What is expected:
Task for the records below: count the lines that contain the word "single" and give only that number.

Stored data
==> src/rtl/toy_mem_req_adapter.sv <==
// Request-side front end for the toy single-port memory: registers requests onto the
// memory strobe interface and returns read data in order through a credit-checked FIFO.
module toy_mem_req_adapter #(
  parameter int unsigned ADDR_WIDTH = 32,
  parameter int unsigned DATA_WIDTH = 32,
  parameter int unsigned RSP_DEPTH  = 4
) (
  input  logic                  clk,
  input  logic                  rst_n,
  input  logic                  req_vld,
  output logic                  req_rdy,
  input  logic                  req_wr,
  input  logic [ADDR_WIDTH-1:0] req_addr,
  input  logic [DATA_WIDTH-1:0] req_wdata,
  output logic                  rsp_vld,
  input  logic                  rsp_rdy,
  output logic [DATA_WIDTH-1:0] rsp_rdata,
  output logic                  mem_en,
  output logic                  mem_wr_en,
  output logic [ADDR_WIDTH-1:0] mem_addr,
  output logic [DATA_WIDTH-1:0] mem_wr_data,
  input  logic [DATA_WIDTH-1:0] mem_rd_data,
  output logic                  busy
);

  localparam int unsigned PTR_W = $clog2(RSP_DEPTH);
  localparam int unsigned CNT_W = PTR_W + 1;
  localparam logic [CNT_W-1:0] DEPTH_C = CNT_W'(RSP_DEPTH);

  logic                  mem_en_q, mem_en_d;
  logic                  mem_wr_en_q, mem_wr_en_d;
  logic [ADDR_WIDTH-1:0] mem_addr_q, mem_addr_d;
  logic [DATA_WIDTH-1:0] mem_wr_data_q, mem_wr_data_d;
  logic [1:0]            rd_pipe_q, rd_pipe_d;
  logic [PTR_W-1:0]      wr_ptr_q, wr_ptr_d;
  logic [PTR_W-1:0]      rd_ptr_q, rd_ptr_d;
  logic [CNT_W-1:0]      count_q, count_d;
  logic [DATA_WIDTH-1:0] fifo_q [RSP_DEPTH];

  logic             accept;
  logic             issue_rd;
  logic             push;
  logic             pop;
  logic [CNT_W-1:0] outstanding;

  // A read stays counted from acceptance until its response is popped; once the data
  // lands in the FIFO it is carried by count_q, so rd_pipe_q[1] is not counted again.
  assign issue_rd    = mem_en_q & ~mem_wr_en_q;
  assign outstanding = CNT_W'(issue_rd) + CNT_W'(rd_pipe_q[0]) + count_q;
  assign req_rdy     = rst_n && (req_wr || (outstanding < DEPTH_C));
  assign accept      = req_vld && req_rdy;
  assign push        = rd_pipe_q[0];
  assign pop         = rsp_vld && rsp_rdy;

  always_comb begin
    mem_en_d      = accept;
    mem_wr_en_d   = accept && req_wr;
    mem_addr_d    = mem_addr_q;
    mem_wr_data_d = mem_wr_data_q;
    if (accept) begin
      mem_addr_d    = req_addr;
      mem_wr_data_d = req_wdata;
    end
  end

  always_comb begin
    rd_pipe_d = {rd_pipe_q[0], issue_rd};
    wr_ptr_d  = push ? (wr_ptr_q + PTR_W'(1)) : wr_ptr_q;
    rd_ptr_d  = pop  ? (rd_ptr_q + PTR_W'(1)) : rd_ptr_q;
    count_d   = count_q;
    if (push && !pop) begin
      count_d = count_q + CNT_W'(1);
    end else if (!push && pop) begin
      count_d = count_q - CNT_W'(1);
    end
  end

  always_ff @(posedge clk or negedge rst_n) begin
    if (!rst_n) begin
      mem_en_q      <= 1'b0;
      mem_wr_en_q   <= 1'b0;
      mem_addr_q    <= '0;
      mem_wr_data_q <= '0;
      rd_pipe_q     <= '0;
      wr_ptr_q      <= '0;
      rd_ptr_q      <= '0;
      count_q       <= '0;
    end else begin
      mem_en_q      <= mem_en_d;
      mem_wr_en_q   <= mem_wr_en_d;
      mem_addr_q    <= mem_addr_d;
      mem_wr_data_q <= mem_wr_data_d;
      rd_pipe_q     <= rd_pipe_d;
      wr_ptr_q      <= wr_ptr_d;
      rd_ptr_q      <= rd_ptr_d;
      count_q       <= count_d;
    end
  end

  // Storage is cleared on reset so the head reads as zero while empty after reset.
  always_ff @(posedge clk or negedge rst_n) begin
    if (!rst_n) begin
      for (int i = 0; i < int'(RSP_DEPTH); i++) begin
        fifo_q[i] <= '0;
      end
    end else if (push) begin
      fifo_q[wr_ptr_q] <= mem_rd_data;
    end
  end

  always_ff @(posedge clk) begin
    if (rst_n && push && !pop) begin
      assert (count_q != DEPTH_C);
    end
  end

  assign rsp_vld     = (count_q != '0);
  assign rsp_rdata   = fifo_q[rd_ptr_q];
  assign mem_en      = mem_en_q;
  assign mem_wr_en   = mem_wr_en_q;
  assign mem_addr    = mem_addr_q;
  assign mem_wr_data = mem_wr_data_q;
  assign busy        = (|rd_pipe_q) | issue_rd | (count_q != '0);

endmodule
* * *
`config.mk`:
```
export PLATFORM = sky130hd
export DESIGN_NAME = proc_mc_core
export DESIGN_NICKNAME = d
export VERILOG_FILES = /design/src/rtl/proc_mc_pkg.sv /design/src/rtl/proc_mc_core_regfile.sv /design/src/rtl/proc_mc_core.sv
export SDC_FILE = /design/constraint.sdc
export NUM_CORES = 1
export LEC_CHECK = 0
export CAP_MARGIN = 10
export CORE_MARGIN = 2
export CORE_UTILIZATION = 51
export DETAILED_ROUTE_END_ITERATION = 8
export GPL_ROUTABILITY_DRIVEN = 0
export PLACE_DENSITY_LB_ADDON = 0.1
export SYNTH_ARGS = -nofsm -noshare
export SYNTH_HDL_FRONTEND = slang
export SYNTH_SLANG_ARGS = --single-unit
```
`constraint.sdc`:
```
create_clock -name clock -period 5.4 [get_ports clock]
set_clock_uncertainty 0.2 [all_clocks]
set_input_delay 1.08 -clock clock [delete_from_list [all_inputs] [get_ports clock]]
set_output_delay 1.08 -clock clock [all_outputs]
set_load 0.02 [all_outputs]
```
---
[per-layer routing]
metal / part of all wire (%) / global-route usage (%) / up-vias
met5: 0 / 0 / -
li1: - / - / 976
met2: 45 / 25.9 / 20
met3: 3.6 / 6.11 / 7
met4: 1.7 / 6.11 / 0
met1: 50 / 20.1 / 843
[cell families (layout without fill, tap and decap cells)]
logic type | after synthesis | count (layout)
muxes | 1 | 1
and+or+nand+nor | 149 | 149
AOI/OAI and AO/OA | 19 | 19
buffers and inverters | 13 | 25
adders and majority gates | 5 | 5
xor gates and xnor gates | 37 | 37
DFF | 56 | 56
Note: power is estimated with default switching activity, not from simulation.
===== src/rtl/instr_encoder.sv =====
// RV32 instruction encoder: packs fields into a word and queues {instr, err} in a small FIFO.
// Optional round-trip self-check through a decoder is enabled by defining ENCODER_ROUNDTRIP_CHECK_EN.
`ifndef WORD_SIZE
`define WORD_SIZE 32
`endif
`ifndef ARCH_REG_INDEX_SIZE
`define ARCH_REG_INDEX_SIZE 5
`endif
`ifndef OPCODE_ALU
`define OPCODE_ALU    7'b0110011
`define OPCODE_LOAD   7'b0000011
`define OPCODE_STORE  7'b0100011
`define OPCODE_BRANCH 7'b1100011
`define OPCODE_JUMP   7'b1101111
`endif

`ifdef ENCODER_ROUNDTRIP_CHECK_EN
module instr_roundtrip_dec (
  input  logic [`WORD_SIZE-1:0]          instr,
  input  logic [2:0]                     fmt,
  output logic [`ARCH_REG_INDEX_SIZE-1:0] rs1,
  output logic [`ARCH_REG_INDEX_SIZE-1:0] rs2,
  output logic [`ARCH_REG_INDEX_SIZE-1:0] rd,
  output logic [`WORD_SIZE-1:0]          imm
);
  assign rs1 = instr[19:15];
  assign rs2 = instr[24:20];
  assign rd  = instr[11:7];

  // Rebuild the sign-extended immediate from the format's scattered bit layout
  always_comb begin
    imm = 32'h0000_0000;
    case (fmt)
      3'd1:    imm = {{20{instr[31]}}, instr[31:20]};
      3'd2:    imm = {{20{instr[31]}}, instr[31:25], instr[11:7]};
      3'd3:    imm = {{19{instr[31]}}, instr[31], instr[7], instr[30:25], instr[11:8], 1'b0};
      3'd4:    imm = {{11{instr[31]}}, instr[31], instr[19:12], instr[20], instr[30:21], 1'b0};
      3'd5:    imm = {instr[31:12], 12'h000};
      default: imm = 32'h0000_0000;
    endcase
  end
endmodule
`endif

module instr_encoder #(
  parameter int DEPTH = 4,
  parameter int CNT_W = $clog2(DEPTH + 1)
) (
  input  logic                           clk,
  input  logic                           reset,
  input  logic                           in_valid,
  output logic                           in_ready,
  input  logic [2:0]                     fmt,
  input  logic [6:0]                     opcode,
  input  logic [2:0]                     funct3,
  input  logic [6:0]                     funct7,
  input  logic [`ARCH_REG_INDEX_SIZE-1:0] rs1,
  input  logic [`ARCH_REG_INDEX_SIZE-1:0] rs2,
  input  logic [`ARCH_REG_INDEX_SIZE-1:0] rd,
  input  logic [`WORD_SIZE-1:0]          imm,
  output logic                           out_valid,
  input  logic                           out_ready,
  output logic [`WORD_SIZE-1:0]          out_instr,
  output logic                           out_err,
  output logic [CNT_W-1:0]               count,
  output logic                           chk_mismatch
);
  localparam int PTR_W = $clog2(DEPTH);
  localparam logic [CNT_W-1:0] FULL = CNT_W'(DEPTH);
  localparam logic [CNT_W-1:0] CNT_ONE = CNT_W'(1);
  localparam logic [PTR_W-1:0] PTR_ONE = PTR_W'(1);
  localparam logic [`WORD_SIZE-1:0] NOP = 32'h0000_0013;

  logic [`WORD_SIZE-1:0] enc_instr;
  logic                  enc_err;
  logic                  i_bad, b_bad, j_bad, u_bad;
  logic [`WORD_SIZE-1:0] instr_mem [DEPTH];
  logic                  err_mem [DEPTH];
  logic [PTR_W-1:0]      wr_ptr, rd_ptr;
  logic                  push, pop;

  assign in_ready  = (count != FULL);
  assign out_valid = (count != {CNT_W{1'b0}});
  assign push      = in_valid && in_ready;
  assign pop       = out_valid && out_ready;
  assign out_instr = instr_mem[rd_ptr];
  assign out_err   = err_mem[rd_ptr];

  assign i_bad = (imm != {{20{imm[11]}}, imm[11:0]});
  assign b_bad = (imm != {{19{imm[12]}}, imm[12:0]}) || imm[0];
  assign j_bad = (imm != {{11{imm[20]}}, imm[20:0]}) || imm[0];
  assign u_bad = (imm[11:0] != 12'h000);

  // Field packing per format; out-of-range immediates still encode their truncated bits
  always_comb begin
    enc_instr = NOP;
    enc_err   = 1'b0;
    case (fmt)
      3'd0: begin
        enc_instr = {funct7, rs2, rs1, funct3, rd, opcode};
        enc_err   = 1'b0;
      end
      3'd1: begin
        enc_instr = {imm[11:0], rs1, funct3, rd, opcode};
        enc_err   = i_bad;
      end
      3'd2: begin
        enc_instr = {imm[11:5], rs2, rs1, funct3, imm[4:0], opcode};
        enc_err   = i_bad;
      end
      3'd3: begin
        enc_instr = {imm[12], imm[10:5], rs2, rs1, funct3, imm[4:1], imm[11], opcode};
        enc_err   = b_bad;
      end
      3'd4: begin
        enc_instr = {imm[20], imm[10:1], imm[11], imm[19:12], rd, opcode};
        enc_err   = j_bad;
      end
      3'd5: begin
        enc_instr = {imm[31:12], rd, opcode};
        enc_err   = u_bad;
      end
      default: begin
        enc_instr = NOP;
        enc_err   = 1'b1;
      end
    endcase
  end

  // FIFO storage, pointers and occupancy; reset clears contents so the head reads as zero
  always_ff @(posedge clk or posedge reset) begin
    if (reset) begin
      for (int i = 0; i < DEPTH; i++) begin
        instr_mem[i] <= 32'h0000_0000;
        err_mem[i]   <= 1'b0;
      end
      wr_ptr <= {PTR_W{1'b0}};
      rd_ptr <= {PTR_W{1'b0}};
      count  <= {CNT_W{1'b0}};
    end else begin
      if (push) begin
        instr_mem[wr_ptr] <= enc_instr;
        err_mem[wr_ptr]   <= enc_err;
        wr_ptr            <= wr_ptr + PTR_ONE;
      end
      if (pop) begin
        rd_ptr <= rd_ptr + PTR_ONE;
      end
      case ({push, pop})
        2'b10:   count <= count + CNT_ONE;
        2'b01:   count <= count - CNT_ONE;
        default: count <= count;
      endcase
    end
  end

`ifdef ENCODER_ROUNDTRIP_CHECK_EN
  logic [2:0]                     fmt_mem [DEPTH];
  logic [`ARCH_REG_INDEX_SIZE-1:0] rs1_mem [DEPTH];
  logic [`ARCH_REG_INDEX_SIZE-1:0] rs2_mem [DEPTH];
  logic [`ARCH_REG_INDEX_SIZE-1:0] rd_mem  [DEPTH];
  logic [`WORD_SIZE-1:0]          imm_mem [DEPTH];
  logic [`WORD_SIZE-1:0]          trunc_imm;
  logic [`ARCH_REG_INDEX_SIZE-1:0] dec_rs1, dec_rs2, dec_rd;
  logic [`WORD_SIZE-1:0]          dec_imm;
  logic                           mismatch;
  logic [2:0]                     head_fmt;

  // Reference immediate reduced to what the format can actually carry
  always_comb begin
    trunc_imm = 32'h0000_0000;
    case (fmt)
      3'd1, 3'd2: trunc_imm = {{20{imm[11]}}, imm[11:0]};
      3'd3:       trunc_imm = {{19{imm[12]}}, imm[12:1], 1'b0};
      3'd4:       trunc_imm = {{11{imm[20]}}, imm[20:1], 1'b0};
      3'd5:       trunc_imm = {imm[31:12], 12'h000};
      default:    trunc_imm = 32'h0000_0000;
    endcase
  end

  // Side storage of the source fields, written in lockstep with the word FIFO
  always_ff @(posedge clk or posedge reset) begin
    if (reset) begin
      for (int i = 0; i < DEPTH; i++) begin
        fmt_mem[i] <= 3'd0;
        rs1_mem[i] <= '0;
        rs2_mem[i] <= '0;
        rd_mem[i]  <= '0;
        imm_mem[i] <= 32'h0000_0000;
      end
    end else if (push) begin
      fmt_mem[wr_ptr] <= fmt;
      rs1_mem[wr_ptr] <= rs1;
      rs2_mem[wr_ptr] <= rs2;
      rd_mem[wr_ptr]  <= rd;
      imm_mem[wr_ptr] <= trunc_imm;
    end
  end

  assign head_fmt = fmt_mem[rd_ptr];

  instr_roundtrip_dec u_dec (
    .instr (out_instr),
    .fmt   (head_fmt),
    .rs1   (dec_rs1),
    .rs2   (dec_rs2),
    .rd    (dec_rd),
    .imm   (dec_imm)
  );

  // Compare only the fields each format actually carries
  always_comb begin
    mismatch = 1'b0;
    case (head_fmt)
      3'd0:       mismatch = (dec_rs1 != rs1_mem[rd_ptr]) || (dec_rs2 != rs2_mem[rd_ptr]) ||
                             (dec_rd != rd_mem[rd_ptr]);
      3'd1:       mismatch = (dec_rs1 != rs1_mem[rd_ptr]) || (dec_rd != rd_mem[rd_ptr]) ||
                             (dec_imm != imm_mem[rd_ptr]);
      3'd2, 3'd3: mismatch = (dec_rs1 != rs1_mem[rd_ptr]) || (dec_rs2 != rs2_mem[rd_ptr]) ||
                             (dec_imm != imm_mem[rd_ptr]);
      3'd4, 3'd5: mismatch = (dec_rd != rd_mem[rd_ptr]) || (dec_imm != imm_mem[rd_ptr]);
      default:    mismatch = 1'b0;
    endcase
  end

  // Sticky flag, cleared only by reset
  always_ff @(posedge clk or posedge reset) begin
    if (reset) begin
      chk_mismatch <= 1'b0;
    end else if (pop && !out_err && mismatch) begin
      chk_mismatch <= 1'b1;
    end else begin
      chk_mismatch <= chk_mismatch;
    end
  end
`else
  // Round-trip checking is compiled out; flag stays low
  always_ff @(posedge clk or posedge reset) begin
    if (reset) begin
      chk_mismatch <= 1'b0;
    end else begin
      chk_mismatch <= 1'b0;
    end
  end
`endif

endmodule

Written response:
2